- **Task item**: From the entries below, reproduce exactly the line containing "wire_per_inst_um=14.1", the line containing "fp-row-count=27", and every line in between, with nothing added.

- **The records**:
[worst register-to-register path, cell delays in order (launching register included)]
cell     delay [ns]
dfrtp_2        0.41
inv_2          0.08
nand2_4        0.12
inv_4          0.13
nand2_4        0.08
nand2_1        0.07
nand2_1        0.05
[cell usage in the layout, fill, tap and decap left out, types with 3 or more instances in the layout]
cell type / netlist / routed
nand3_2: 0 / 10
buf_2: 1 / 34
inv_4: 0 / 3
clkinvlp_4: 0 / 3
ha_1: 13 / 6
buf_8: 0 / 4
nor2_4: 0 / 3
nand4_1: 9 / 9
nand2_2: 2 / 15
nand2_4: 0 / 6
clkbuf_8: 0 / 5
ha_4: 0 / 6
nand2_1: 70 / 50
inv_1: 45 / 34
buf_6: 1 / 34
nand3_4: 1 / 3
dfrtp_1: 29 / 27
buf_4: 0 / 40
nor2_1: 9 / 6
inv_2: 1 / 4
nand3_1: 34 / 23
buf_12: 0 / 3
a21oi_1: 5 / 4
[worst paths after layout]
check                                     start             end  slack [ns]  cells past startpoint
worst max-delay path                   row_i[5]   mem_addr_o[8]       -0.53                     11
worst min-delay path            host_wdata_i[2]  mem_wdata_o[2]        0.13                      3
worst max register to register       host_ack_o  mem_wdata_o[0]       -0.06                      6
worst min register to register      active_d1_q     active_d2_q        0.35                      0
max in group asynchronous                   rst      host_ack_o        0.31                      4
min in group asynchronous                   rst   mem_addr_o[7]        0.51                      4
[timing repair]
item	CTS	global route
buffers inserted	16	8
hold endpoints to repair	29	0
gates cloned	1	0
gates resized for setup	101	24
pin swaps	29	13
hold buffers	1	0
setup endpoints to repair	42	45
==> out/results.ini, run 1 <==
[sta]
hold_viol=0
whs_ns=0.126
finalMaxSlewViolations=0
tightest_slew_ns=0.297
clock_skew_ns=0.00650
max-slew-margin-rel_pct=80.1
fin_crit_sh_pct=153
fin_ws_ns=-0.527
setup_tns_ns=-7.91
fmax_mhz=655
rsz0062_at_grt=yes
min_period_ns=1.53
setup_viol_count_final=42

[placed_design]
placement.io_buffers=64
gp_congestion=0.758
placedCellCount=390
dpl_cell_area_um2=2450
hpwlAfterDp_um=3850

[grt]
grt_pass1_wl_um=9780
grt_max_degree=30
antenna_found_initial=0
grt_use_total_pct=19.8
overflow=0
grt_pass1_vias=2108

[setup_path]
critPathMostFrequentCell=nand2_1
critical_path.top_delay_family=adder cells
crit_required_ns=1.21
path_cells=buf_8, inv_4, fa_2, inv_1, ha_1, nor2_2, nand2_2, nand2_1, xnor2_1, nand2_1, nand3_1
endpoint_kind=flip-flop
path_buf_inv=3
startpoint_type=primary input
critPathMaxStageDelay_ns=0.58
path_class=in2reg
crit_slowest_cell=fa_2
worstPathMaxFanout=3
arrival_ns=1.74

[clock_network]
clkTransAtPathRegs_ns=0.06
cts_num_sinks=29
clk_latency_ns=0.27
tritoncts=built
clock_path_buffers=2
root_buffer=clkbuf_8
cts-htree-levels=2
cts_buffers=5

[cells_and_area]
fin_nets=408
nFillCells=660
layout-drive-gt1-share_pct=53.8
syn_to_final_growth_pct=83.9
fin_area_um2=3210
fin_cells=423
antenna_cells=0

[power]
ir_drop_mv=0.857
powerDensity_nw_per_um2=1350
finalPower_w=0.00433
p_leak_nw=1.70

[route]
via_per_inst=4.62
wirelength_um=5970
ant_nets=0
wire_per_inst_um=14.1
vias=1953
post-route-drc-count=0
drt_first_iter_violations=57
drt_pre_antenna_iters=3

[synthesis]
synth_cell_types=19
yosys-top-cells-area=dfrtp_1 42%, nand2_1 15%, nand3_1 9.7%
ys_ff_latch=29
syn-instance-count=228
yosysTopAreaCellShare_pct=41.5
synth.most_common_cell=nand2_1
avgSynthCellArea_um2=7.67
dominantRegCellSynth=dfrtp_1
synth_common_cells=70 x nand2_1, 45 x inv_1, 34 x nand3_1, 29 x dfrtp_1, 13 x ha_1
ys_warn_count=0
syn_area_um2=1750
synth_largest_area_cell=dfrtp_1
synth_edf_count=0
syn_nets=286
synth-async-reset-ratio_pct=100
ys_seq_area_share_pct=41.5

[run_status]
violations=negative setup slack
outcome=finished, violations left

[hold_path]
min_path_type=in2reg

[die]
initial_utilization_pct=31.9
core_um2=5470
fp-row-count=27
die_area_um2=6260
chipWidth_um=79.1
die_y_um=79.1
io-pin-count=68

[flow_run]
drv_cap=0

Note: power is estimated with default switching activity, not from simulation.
[config.mk]
export PLATFORM = sky130hd
export DESIGN_NAME = imm_gen_pipe
export DESIGN_NICKNAME = d
export VERILOG_FILES = /design/src/rtl/imm_gen_pipe_pkg.sv /design/src/rtl/imm_gen_pipe_fmt.sv /design/src/rtl/imm_gen_pipe.sv
export SDC_FILE = /design/constraint.sdc
export NUM_CORES = 1
export LEC_CHECK = 0
export CAP_MARGIN = 25
export CORE_MARGIN = 8
export CORE_UTILIZATION = 55
export DETAILED_ROUTE_END_ITERATION = 8
export GPL_ROUTABILITY_DRIVEN = 0
export PLACE_DENSITY = 0.95
export SLEW_MARGIN = 20
export SYNTH_ARGS = -nofsm -noshare
export SYNTH_HDL_FRONTEND = slang
export SYNTH_SLANG_ARGS = --single-unit
[constraint.sdc]
create_clock -name clk -period 4.2 [get_ports clk]
set_input_delay 0.84 -clock clk [delete_from_list [all_inputs] [get_ports clk]]
set_output_delay 0.84 -clock clk [all_outputs]
set_load 0.03 [all_outputs]
[src/rtl/imm_gen_pipe_pkg.sv]
// Shared definitions for the pipelined immediate generator: format select
// encoding, base opcodes and the opcode-driven format decode.
package rv_imm_pkg;

  localparam int unsigned XLEN_DEFAULT = 32;

  typedef enum logic [2:0] {
    IMM_I     = 3'd0,
    IMM_S     = 3'd1,
    IMM_B     = 3'd2,
    IMM_J     = 3'd3,
    IMM_U     = 3'd4,
    IMM_SHAMT = 3'd5,
    IMM_ZIMM  = 3'd6,
    IMM_RSV   = 3'd7
  } imm_sel_t;

  localparam logic [6:0] OP_LOAD   = 7'b0000011;
  localparam logic [6:0] OP_IMM    = 7'b0010011;
  localparam logic [6:0] OP_STORE  = 7'b0100011;
  localparam logic [6:0] OP_BRANCH = 7'b1100011;
  localparam logic [6:0] OP_JAL    = 7'b1101111;
  localparam logic [6:0] OP_JALR   = 7'b1100111;
  localparam logic [6:0] OP_LUI    = 7'b0110111;
  localparam logic [6:0] OP_AUIPC  = 7'b0010111;
  localparam logic [6:0] OP_SYSTEM = 7'b1110011;
  localparam logic [6:0] OP_FENCE  = 7'b0001111;

  // Map an instruction's opcode (and funct3 where it matters) to a format.
  // Unrecognised opcodes fall onto the reserved select so they flag an error.
  function automatic imm_sel_t auto_sel(input logic [31:0] inst);
    imm_sel_t sel;
    sel = IMM_RSV;
    case (inst[6:0])
      OP_LOAD, OP_JALR, OP_FENCE: sel = IMM_I;
      OP_IMM: begin
        // slli/srli/srai carry a shift amount rather than a 12-bit immediate
        if ((inst[14:12] == 3'b001) || (inst[14:12] == 3'b101)) begin
          sel = IMM_SHAMT;
        end else begin
          sel = IMM_I;
        end
      end
      OP_SYSTEM: begin
        // csrr*i forms put a 5-bit zero-extended immediate in rs1
        if (inst[14]) begin
          sel = IMM_ZIMM;
        end else begin
          sel = IMM_I;
        end
      end
      OP_STORE:         sel = IMM_S;
      OP_BRANCH:        sel = IMM_B;
      OP_JAL:           sel = IMM_J;
      OP_LUI, OP_AUIPC: sel = IMM_U;
      default:          sel = IMM_RSV;
    endcase
    return sel;
  endfunction

endpackage
==> src/rtl/crazy_elevator_ctrl.sv <==
// rtl/crazy_elevator_ctrl.sv - four-floor elevator controller
// Collects floor calls into a pending vector and services them with a direction-preferring FSM.
module crazy_elevator_ctrl #(
   parameter int unsigned TRAVEL_CYCLES = 8,
   parameter int unsigned DOOR_CYCLES   = 6
) (
   input  logic       clk,
   input  logic       rst_n,
   input  logic [3:0] call_req,
   output logic [1:0] floor,
   output logic       motor_up,
   output logic       motor_down,
   output logic       door_open,
   output logic [3:0] pending,
   output logic       busy
);

   typedef enum logic [1:0] {
      S_IDLE      = 2'd0,
      S_MOVE_UP   = 2'd1,
      S_MOVE_DOWN = 2'd2,
      S_DOOR      = 2'd3
   } state_t;

   state_t      state_q, state_d, sel_state;
   logic [1:0]  floor_q, floor_d, floor_up, floor_dn;
   logic [3:0]  pending_q, pending_d, drop_mask, clr_mask;
   logic [15:0] cnt_q, cnt_d;
   logic        dir_q, dir_d;
   logic        above, below, arrive, travel_done, door_done;

   always_ff @(posedge clk or negedge rst_n) begin
      if (!rst_n) begin
         state_q   <= S_IDLE;
         floor_q   <= 2'd0;
         pending_q <= 4'b0000;
         dir_q     <= 1'b1;
         cnt_q     <= 16'd0;
      end else begin
         state_q   <= state_d;
         floor_q   <= floor_d;
         pending_q <= pending_d;
         dir_q     <= dir_d;
         cnt_q     <= cnt_d;
      end
   end

   always_comb begin
      above       = 1'b0;
      below       = 1'b0;
      state_d     = state_q;
      floor_d     = floor_q;
      arrive      = 1'b0;
      floor_up    = floor_q + 2'd1;
      floor_dn    = floor_q - 2'd1;
      travel_done = (cnt_q == 16'(TRAVEL_CYCLES - 1));
      door_done   = (cnt_q == 16'(DOOR_CYCLES - 1));

      for (int i = 0; i < 4; i++) begin
         if (pending_q[i] && (2'(i) > floor_q)) above = 1'b1;
         if (pending_q[i] && (2'(i) < floor_q)) below = 1'b1;
      end

      // Keep going the current way while work remains there, otherwise prefer down.
      if (dir_q && above)  sel_state = S_MOVE_UP;
      else if (below)      sel_state = S_MOVE_DOWN;
      else if (above)      sel_state = S_MOVE_UP;
      else                 sel_state = S_IDLE;

      case (state_q)
         S_IDLE: state_d = pending_q[floor_q] ? S_DOOR : sel_state;
         S_MOVE_UP: begin
            if (travel_done) begin
               arrive  = 1'b1;
               floor_d = floor_up;
               if (pending_q[floor_up]) state_d = S_DOOR;
            end
         end
         S_MOVE_DOWN: begin
            if (travel_done) begin
               arrive  = 1'b1;
               floor_d = floor_dn;
               if (pending_q[floor_dn]) state_d = S_DOOR;
            end
         end
         S_DOOR: if (door_done) state_d = sel_state;
         default: state_d = S_IDLE;
      endcase

      if ((state_d != state_q) || arrive || (state_q == S_IDLE)) cnt_d = 16'd0;
      else                                                       cnt_d = cnt_q + 16'd1;

      if (state_d == S_MOVE_UP)        dir_d = 1'b1;
      else if (state_d == S_MOVE_DOWN) dir_d = 1'b0;
      else                             dir_d = dir_q;

      // A call for the floor whose door is already open is simply ignored.
      drop_mask = (state_q == S_DOOR) ? (4'b0001 << floor_q) : 4'b0000;
      clr_mask  = ((state_d == S_DOOR) && (state_q != S_DOOR)) ? (4'b0001 << floor_d) : 4'b0000;
      pending_d = (pending_q | (call_req & ~drop_mask)) & ~clr_mask;
   end

   assign floor      = floor_q;
   assign pending    = pending_q;
   assign motor_up   = (state_q == S_MOVE_UP);
   assign motor_down = (state_q == S_MOVE_DOWN);
   assign door_open  = (state_q == S_DOOR);
   assign busy       = (state_q != S_IDLE);

endmodule
<file path="src/rtl/div16x8_seq_if.sv">
// Operand/result bundle for the 16/8 sequential divider.
// master drives the request side, slave is the divider.
interface div16x8_seq_if;
    logic        start;
    logic [15:0] dividend;
    logic [7:0]  divisor;
    logic [15:0] quotient;
    logic [7:0]  remainder;
    logic        done_flag;
    logic        busy;
    logic        div_by_zero;

    modport master (
        output start,
        output dividend,
        output divisor,
        input  quotient,
        input  remainder,
        input  done_flag,
        input  busy,
        input  div_by_zero
    );

    modport slave (
        input  start,
        input  dividend,
        input  divisor,
        output quotient,
        output remainder,
        output done_flag,
        output busy,
        output div_by_zero
    );
endinterface

</file>
<file path="src/rtl/div16x8_seq.sv">
// 16/8 unsigned restoring divider, one quotient bit per clock.
// Define DIV_SEG_EN to add a hex 7-segment view of remainder[3:0].
module div16x8_seq (
    input  logic clk,
    input  logic reset_a,
`ifdef DIV_SEG_EN
    output logic seg_a,
    output logic seg_b,
    output logic seg_c,
    output logic seg_d,
    output logic seg_e,
    output logic seg_f,
    output logic seg_g,
`endif
    div16x8_seq_if.slave bus
);

    typedef enum logic [1:0] {
        IDLE,
        RUN,
        DONE
    } state_t;

    state_t      state;
    logic [15:0] dvd_r;
    logic [7:0]  dvs_r;
    logic [7:0]  rem_r;
    logic [4:0]  cnt;

    logic [8:0]  part;
    logic        ge;
    logic [7:0]  diff;
    logic [7:0]  rem_nx;

    // dvd_r shifts out dividend bits and shifts in quotient bits
    assign part   = {rem_r, dvd_r[15]};
    assign ge     = part >= {1'b0, dvs_r};
    assign diff   = part[7:0] - dvs_r;
    assign rem_nx = ge ? diff : part[7:0];

`ifdef DIV_SEG_EN
    logic [6:0] seg;

    function automatic logic [6:0] glyph(input logic [3:0] v);
        logic [6:0] g;
        unique case (v)
            4'h0: g = 7'b1111110;
            4'h1: g = 7'b0110000;
            4'h2: g = 7'b1101101;
            4'h3: g = 7'b1111001;
            4'h4: g = 7'b0110011;
            4'h5: g = 7'b1011011;
            4'h6: g = 7'b1011111;
            4'h7: g = 7'b1110000;
            4'h8: g = 7'b1111111;
            4'h9: g = 7'b1111011;
            4'hA: g = 7'b1110111;
            4'hB: g = 7'b0011111;
            4'hC: g = 7'b1001110;
            4'hD: g = 7'b0111101;
            4'hE: g = 7'b1001111;
            default: g = 7'b1000111;
        endcase
        return g;
    endfunction

    assign {seg_a, seg_b, seg_c, seg_d, seg_e, seg_f, seg_g} = seg;
`endif

    always_ff @(posedge clk or negedge reset_a) begin
        if (!reset_a) begin
            state           <= IDLE;
            dvd_r           <= '0;
            dvs_r           <= '0;
            rem_r           <= '0;
            cnt             <= '0;
            bus.quotient    <= '0;
            bus.remainder   <= '0;
            bus.done_flag   <= 1'b0;
            bus.busy        <= 1'b0;
            bus.div_by_zero <= 1'b0;
`ifdef DIV_SEG_EN
            seg             <= '0;
`endif
        end else begin
            unique case (state)
                IDLE: begin
                    if (bus.start) begin
                        dvd_r    <= bus.dividend;
                        dvs_r    <= bus.divisor;
                        rem_r    <= '0;
                        cnt      <= '0;
                        bus.busy <= 1'b1;
                        state    <= RUN;
                    end
                end
                RUN: begin
                    dvd_r <= {dvd_r[14:0], ge};
                    rem_r <= rem_nx;
                    cnt   <= cnt + 5'd1;
                    if (cnt == 5'd15) begin
                        bus.quotient    <= {dvd_r[14:0], ge};
                        bus.remainder   <= rem_nx;
                        bus.div_by_zero <= (dvs_r == 8'd0);
                        bus.done_flag   <= 1'b1;
                        state           <= DONE;
`ifdef DIV_SEG_EN
                        seg             <= glyph(rem_nx[3:0]);
`endif
                    end
                end
                DONE: begin
                    bus.done_flag <= 1'b0;
                    bus.busy      <= 1'b0;
                    state         <= IDLE;
                end
                default: state <= IDLE;
            endcase
        end
    end

endmodule

</file>
<file path="src/flat_wrapper.sv">
// flat-port wrapper written by rule: the top's interface ports become plain ports
module div16x8_seq_flat 
  (clk, reset_a, bus_start, bus_dividend, bus_divisor, bus_quotient, bus_remainder, bus_done_flag, bus_busy, bus_div_by_zero);
  div16x8_seq_if bus_i ();
  input  logic clk;
  input  logic reset_a;
  input wire logic [$bits(bus_i.start)-1:0] bus_start;
  input wire logic [$bits(bus_i.dividend)-1:0] bus_dividend;
  input wire logic [$bits(bus_i.divisor)-1:0] bus_divisor;
  output wire logic [$bits(bus_i.quotient)-1:0] bus_quotient;
  output wire logic [$bits(bus_i.remainder)-1:0] bus_remainder;
  output wire logic [$bits(bus_i.done_flag)-1:0] bus_done_flag;
  output wire logic [$bits(bus_i.busy)-1:0] bus_busy;
  output wire logic [$bits(bus_i.div_by_zero)-1:0] bus_div_by_zero;
  assign bus_i.start = bus_start;
  assign bus_i.dividend = bus_dividend;
  assign bus_i.divisor = bus_divisor;
  assign bus_quotient = bus_i.quotient;
  assign bus_remainder = bus_i.remainder;
  assign bus_done_flag = bus_i.done_flag;
  assign bus_busy = bus_i.busy;
  assign bus_div_by_zero = bus_i.div_by_zero;
  div16x8_seq u_core (.clk(clk), .reset_a(reset_a), .bus(bus_i));
endmodule
</file>
<file path="config.mk">
export PLATFORM = sky130hd
export DESIGN_NAME = div16x8_seq_flat
export DESIGN_NICKNAME = d
export VERILOG_FILES = /design/src/rtl/div16x8_seq_if.sv /design/src/rtl/div16x8_seq.sv /design/src/flat_wrapper.sv
export SDC_FILE = /design/constraint.sdc
export NUM_CORES = 1
export LEC_CHECK = 0
export ABC_CLOCK_PERIOD_IN_PS = 3390
export BUFFER_PORTS_ARGS = -buffer_cell sky130_fd_sc_hd__buf_2
export CAP_MARGIN = 5
export CORE_MARGIN = 4
export CORE_UTILIZATION = 51
export DETAILED_ROUTE_END_ITERATION = 10
export MAX_ROUTING_LAYER = met4
export PLACE_DENSITY = 0.83
export SKIP_LAST_GASP = 1
export SYNTH_ARGS = -nofsm -noshare
export SYNTH_HDL_FRONTEND = slang
export SYNTH_SLANG_ARGS = --single-unit
</file>
<file path="constraint.sdc">
create_clock -name clk -period 3.39 [get_ports clk]
set_input_delay 0.339 -clock clk [delete_from_list [all_inputs] [get_ports clk]]
set_output_delay 0.339 -clock clk [all_outputs]
set_load 0.005 [all_outputs]
</file>
==> Flow_metrics.wiki <==
{| class="wikitable"
! Metric !! Value
|-
| Crit Path Category || flip-flop to flip-flop
|-
| Fin Clk Skew || 6.578 ps
|-
| Violations in the final reports || negative hold slack
|-
| Total power density per cell area || 1094 nW/µm²
|-
| Overflow left after global routing || 0
|-
| Unrepaired setup endpoints after global routing || no
|-
| Worst slew margin relative to its limit || 50.30%
|-
| Async set or reset register ratio after synthesis || 100.0%
|-
| Hold crit path type || input pin to asynchronous set/reset pin
|-
| End of the critical path || u_core.rem_r[0]
|-
| Initial core utilization || 53.13%
|-
| Final hold vios || 9
|-
| Global routing usage summed across all routing layers || 20.65%
|-
| CTS Buffer Depth || 2
|-
| Area grow syn2layout || 16.82%
|-
| Worst path arrival time || 2910 ps
|-
| Mean routed wirelength per cell || 16.02 µm
|-
| Final critical delay including setup and external delays || 2649 ps
|-
| Core outline area || 5991 µm²
|-
| Average instance area after synthesis || 10.23 µm²
|-
| Number of flops mapped to enable cells by yosys || 0
|-
| Tcrit/Tclk final || 78.15%
|-
| Reg-to-reg slack, setup || 740 ps
|-
| CTS clk-pin slew, worst paths || 70 ps
|-
| Post-Syn Instances || 311
|-
| PostCTS Resize Cnt || 0
|-
| Leading cell types in the layout, fill and taps excluded || sky130_fd_sc_hd__dfrtp_1, sky130_fd_sc_hd__buf_2, sky130_fd_sc_hd__nand2_1, sky130_fd_sc_hd__o21ai_0, sky130_fd_sc_hd__a21oi_1
|-
| Share of final-layout standard cells stronger than drive strength 1 || 25.34%
|-
| X dimension of the die || 87 µm
|-
| Flops & latches, synth || 66
|-
| Net total in the final layout || 401
|-
| Data required time at the worst endpoint || 3650 ps
|-
| FP Rows || 28
|-
| Final GP Congestion || 0.8621
|-
| Sinks on Clock Net || 66
|-
| Post-route total power || 0.004069 W
|-
| Synthesized Nets || 349
|-
| Antenna violations before repair || 0
|-
| Top Ports || 54
|-
| Worst path buffer plus inverter count || 1
|-
| Worst hold slack after final layout || -3.458 ps
|-
| Most used DFF post-synth || sky130_fd_sc_hd__dfrtp_1
|-
| Critical-path top delay cell || sky130_fd_sc_hd__a21oi_2
|-
| Multi-input logic area || 1410 µm²
|-
| Vias per cell || 5.704
|-
| Y dimension of the die || 87 µm
|-
| Worst-Margin Slew || 742.8 ps
|-
| Unique masters post-synth || 41
|-
| Leakage component of the power || 1.732 nW
|-
| Maximum net fanout on the critical path || 11
|-
| Critical path launch point || u_core.dvs_r[1]
|-
| Number of DRC violations after detailed-routing iteration 0 || 234
|-
| Total via count after detailed routing || 2521
|-
| Number of max-cap violations || 0
|-
| Final setup viols || 0
|-
| Cell-by-cell listing of the critical path || inv_1 > ha_1 > nor2b_4 > o31a_1 > or3_1 > a21oi_2 > mux2_4 > o21ai_1
|-
| Pre-Repair DR Iteration Count || 4
|-
| Total Die Area || 7569 µm²
|-
| Sort of element at the start of the critical path || flip-flop
|-
| Post-layout instance area || 3719 µm²
|-
| Count of warnings emitted by yosys || 0
|-
| Pin count of the biggest net entering global routing || 44
|-
| WP depth || 8
|-
| HPWL reported at the end of detailed placement || 4962 µm
|-
| Remaining number of nets flagged by the antenna check after routing || 0
|-
| Worst supply voltage drop on vdd || 521.7 µV
|-
| Post-cts hold buffer count || 0
|-
| Commonest non-fill, non-tap cell in the layout || sky130_fd_sc_hd__dfrtp_1
|-
| First-pass GRT wire length || 11670 µm
|-
| CTS HTree Levels || 3
|-
| Final-report max-slew violation count || 0
|-
| Result of the run || complete, but fails checks
|-
| Antenna diodes || 0
|-
| DRC viols || 0
|-
| Instance area at placement || 3500 µm²
|-
| Reg-to-reg critical path startpoint || u_core.dvs_r[1]
|-
| Wire length after detailed routing || 7082 µm
|-
| Sequential share of the synthesized area || 51.89%
|-
| Endpoint of the lowest-slack register-to-register path || u_core.rem_r[0]
|-
| Clock insertion delay at the later pin of the skew report || 340 ps
|-
| Buffer cell driving the clock tree root || sky130_fd_sc_hd__clkbuf_8
|-
| Fmax || 377.5 MHz
|-
| Area used by sequential logic in the layout || 1652 µm²
|-
| Postcts setup bufs || 0
|-
| Final core utilization || 62.07%
|-
| Synthesized cell area || 3183 µm²
|-
| Port Buf Inserts || 53
|-
| Worst r2r path cells || 8
|-
| Cell class contributing the biggest share of worst-path delay || compound AO/OA/AOI/OAI gates
|-
| Cts bufs inserted || 9
|-
| Type of destination of the critical path || flip-flop
|-
| Via count of the first global-routing pass || 2412
|-
| Setup total negative slack || 0 ps
|-
| Final-layout fill cell count || 484
|-
| CP peak stage delay || 580 ps
|-
| Clock tree from TritonCTS || yes
|}
[flip-flops by register name, summed over array words and instances (netlist names)]
register and flops:
u_core.rem_r 8, u_core.bus.quotient 16, u_core.bus.done_flag 1, u_core.bus.busy 1, u_core.state 2, u_core.bus.div_by_zero 1, u_core.dvd_r 16, u_core.bus.remainder 8
u_core.cnt 5, u_core.dvs_r 8
[worst reg2reg max path, delay by kind of cell (launching register included)]
| kind | cells | cell delay (ps) |
|---|---|---|
| buffers and inverters | 1 | 70 |
| adders and majority gates | 1 | 280 |
| DFF | 1 | 390 |
| muxes | 1 | 360 |
| AOI/OAI and AO/OA | 3 | 1000 |
| and+or+nand+nor | 2 | 460 |
[Yosys cell counts, drive strengths merged (3+ instances only)]
cell    number  area share, %
a21oi       18            2.9
a22oi       16            3.8
and3         3           0.63
buf          5           0.98
clkbuf      11            1.3
dfrtp       66             52
ha          10            3.9
inv         13            1.5
mux2        17            6.2
mux2i        4            1.3
nand2       36            4.3
nand3        4           0.63
nor2         9            1.1
nor2b       18            4.0
nor3         5           0.79
o21a         7            1.7
o21ai       48            7.5
[stage by stage]
| step | worst slack (ps) | cells | hold slack [ps] |
|---|---|---|---|
| CTS | 755.3 | 442 | 3.856 |
| global route | 597.9 | 442 | 27.08 |
| detailed placement | 766.9 | 427 | 373.8 |
| global placement | 849.8 | 427 | 345.1 |
| floorplan | 1206 | 311 | 43.41 |
| finish | 740.9 | 442 | -3.458 |
[logic make-up after synthesis]
kind of cell	synth area share, %
xor gates and xnor gates	0.5504
buffers and inverters	3.813
and+or+nand+nor	12.93
DFF	51.89
muxes	7.508
adders and majority gates	4.560
AOI/OAI and AO/OA	18.75
[power by group]
| part | leakage, nW | total (W) | switching [W] | internal (W) |
|---|---|---|---|---|
| logic | 0.823 | 0.00187 | 0.000983 | 0.000891 |
| registers | 0.799 | 0.00146 | 0.000294 | 0.00117 |
| clock network | 0.110 | 0.000732 | 0.000281 | 0.000451 |
[layout make-up]
type,instances,area share (%)
multi-input cells,216,37.92
inverters,13,1.312
repair buffers,57,7.941
clock buffers,13,4.273
flip-flops and latches,66,44.41
well taps,75,2.524
clock inverters,2,1.615
[routing by layer]
| layer | track usage (%) | share of wire, % |
|---|---|---|
| met4 | 11.90 | 3.2 |
| met1 | 26.98 | 45 |
| met5 | - | 0 |
| met3 | 3.122 | 4.6 |
| met2 | 30.64 | 47 |
[worst min-delay path by stage]
stage	from	end	slack, ps
final	reset_a	u_core.dvs_r[7]	-3
after global routing	reset_a	u_core.dvs_r[7]	30
after CTS	reset_a	u_core.rem_r[0]	4
after detailed placement	reset_a	u_core.bus.remainder[4]	370
after global placement	reset_a	u_core.bus.remainder[4]	350
after floorplan	reset_a	u_core.bus.busy	40
Note: power is estimated with default switching activity, not from simulation.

- **Solution for this task**:
wire_per_inst_um=14.1
vias=1953
post-route-drc-count=0
drt_first_iter_violations=57
drt_pre_antenna_iters=3

[synthesis]
synth_cell_types=19
yosys-top-cells-area=dfrtp_1 42%, nand2_1 15%, nand3_1 9.7%
ys_ff_latch=29
syn-instance-count=228
yosysTopAreaCellShare_pct=41.5
synth.most_common_cell=nand2_1
avgSynthCellArea_um2=7.67
dominantRegCellSynth=dfrtp_1
synth_common_cells=70 x nand2_1, 45 x inv_1, 34 x nand3_1, 29 x dfrtp_1, 13 x ha_1
ys_warn_count=0
syn_area_um2=1750
synth_largest_area_cell=dfrtp_1
synth_edf_count=0
syn_nets=286
synth-async-reset-ratio_pct=100
ys_seq_area_share_pct=41.5

[run_status]
violations=negative setup slack
outcome=finished, violations left

[hold_path]
min_path_type=in2reg

[die]
initial_utilization_pct=31.9
core_um2=5470
fp-row-count=27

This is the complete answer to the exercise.